Data for the task START

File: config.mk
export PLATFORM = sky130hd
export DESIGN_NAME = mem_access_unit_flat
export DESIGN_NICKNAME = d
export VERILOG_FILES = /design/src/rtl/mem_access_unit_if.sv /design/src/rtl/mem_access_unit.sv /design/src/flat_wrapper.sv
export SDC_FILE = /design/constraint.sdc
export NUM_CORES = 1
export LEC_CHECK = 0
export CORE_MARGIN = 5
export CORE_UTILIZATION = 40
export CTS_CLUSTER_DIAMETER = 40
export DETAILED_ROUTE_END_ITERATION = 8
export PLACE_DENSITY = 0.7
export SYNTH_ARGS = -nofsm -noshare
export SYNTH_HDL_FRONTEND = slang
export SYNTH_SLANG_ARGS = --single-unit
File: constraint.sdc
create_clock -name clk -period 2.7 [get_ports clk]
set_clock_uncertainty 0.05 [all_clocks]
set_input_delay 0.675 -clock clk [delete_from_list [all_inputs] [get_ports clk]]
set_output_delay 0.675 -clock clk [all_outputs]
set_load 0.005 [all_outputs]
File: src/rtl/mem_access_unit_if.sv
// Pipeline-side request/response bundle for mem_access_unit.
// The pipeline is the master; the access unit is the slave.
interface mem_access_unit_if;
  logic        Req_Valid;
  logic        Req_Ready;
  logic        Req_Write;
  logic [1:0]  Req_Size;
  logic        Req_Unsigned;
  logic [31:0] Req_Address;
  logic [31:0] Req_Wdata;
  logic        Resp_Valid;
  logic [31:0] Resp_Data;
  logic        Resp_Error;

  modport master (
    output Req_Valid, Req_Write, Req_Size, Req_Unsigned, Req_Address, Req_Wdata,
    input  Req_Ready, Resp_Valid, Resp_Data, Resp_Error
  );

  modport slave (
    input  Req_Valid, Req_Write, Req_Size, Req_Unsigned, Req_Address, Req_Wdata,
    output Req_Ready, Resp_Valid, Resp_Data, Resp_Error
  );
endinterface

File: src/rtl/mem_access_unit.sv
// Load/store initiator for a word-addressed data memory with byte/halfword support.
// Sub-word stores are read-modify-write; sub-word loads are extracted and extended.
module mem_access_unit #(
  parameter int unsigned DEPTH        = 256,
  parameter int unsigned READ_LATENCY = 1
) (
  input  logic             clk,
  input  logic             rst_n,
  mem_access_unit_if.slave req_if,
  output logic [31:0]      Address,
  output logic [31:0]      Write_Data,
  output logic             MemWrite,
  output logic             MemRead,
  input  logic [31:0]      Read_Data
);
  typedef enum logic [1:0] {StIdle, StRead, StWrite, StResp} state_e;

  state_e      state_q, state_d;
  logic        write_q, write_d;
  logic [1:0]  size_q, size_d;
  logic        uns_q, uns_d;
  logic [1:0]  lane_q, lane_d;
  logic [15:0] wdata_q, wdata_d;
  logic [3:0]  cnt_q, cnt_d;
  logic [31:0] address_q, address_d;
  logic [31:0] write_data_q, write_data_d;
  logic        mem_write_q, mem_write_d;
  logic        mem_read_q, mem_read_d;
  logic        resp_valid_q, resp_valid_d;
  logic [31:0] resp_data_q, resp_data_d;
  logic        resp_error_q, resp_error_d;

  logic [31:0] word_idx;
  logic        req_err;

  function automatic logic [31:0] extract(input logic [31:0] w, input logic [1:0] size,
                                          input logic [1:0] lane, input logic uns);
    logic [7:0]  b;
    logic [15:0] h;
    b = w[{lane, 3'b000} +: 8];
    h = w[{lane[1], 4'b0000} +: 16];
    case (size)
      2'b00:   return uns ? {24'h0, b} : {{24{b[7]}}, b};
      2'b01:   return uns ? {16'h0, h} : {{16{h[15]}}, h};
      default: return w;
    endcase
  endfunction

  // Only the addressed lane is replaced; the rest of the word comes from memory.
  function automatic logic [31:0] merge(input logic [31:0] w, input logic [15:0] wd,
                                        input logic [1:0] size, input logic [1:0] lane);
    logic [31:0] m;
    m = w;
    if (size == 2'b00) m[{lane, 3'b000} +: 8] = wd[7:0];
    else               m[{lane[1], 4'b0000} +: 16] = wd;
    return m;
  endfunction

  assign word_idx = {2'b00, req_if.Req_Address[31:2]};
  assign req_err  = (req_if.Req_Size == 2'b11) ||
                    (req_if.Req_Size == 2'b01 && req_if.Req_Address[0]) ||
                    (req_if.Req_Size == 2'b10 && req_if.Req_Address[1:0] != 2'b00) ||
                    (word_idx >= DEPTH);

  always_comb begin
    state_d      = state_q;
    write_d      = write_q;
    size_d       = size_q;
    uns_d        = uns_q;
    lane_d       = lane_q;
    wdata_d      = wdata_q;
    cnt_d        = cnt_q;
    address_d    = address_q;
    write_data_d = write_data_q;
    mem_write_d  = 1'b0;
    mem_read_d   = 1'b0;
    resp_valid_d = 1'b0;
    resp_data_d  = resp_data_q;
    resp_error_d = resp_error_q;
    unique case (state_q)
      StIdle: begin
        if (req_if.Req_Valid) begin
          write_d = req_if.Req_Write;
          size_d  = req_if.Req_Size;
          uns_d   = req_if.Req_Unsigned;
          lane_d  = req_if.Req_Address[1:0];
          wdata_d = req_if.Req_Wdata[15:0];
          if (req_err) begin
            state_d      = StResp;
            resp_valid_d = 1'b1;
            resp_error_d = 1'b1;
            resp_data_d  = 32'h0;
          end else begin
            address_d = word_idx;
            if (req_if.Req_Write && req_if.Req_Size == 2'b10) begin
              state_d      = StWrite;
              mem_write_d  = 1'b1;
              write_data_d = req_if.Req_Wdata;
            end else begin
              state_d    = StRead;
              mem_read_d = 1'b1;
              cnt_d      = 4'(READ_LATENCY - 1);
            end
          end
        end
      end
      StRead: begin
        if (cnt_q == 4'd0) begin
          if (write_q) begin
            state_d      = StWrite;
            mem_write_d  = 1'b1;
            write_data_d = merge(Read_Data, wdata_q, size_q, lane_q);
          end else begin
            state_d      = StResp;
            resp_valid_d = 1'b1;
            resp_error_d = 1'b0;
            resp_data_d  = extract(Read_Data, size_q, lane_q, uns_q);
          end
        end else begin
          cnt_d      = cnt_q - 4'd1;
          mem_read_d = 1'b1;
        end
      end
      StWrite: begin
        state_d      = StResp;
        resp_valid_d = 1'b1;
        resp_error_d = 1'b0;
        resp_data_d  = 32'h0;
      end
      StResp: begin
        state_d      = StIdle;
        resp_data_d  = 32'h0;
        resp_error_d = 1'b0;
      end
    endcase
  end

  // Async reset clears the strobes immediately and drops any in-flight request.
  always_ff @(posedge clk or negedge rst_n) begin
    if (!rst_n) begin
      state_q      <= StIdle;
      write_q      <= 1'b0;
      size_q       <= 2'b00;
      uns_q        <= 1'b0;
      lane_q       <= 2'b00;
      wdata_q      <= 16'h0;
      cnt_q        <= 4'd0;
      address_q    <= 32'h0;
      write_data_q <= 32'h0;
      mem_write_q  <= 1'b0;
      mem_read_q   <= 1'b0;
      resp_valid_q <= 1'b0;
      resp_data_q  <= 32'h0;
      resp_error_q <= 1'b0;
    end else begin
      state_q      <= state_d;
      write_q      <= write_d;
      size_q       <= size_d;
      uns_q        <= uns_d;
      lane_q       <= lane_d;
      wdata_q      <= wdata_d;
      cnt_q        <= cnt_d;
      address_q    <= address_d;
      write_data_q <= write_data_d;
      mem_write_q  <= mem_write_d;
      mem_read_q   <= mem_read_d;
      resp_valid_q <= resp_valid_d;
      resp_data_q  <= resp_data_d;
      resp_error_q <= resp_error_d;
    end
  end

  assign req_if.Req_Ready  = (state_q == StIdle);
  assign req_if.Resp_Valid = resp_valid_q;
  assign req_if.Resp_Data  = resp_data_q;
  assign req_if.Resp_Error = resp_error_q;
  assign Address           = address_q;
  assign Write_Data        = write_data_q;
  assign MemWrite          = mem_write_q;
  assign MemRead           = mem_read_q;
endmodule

Data for the task END

**Work to complete**
Retype the portion of the data above that starts on the line with "export DESIGN_NAME = mem_access_unit_flat" and finishes on the line with "typedef enum logic", including both of those lines.

**Written reply**
export DESIGN_NAME = mem_access_unit_flat
export DESIGN_NICKNAME = d
export VERILOG_FILES = /design/src/rtl/mem_access_unit_if.sv /design/src/rtl/mem_access_unit.sv /design/src/flat_wrapper.sv
export SDC_FILE = /design/constraint.sdc
export NUM_CORES = 1
export LEC_CHECK = 0
export CORE_MARGIN = 5
export CORE_UTILIZATION = 40
export CTS_CLUSTER_DIAMETER = 40
export DETAILED_ROUTE_END_ITERATION = 8
export PLACE_DENSITY = 0.7
export SYNTH_ARGS = -nofsm -noshare
export SYNTH_HDL_FRONTEND = slang
export SYNTH_SLANG_ARGS = --single-unit
File: constraint.sdc
create_clock -name clk -period 2.7 [get_ports clk]
set_clock_uncertainty 0.05 [all_clocks]
set_input_delay 0.675 -clock clk [delete_from_list [all_inputs] [get_ports clk]]
set_output_delay 0.675 -clock clk [all_outputs]
set_load 0.005 [all_outputs]
File: src/rtl/mem_access_unit_if.sv
// Pipeline-side request/response bundle for mem_access_unit.
// The pipeline is the master; the access unit is the slave.
interface mem_access_unit_if;
  logic        Req_Valid;
  logic        Req_Ready;
  logic        Req_Write;
  logic [1:0]  Req_Size;
  logic        Req_Unsigned;
  logic [31:0] Req_Address;
  logic [31:0] Req_Wdata;
  logic        Resp_Valid;
  logic [31:0] Resp_Data;
  logic        Resp_Error;

  modport master (
    output Req_Valid, Req_Write, Req_Size, Req_Unsigned, Req_Address, Req_Wdata,
    input  Req_Ready, Resp_Valid, Resp_Data, Resp_Error
  );

  modport slave (
    input  Req_Valid, Req_Write, Req_Size, Req_Unsigned, Req_Address, Req_Wdata,
    output Req_Ready, Resp_Valid, Resp_Data, Resp_Error
  );
endinterface

File: src/rtl/mem_access_unit.sv
// Load/store initiator for a word-addressed data memory with byte/halfword support.
// Sub-word stores are read-modify-write; sub-word loads are extracted and extended.
module mem_access_unit #(
  parameter int unsigned DEPTH        = 256,
  parameter int unsigned READ_LATENCY = 1
) (
  input  logic             clk,
  input  logic             rst_n,
  mem_access_unit_if.slave req_if,
  output logic [31:0]      Address,
  output logic [31:0]      Write_Data,
  output logic             MemWrite,
  output logic             MemRead,
  input  logic [31:0]      Read_Data
);
  typedef enum logic [1:0] {StIdle, StRead, StWrite, StResp} state_e;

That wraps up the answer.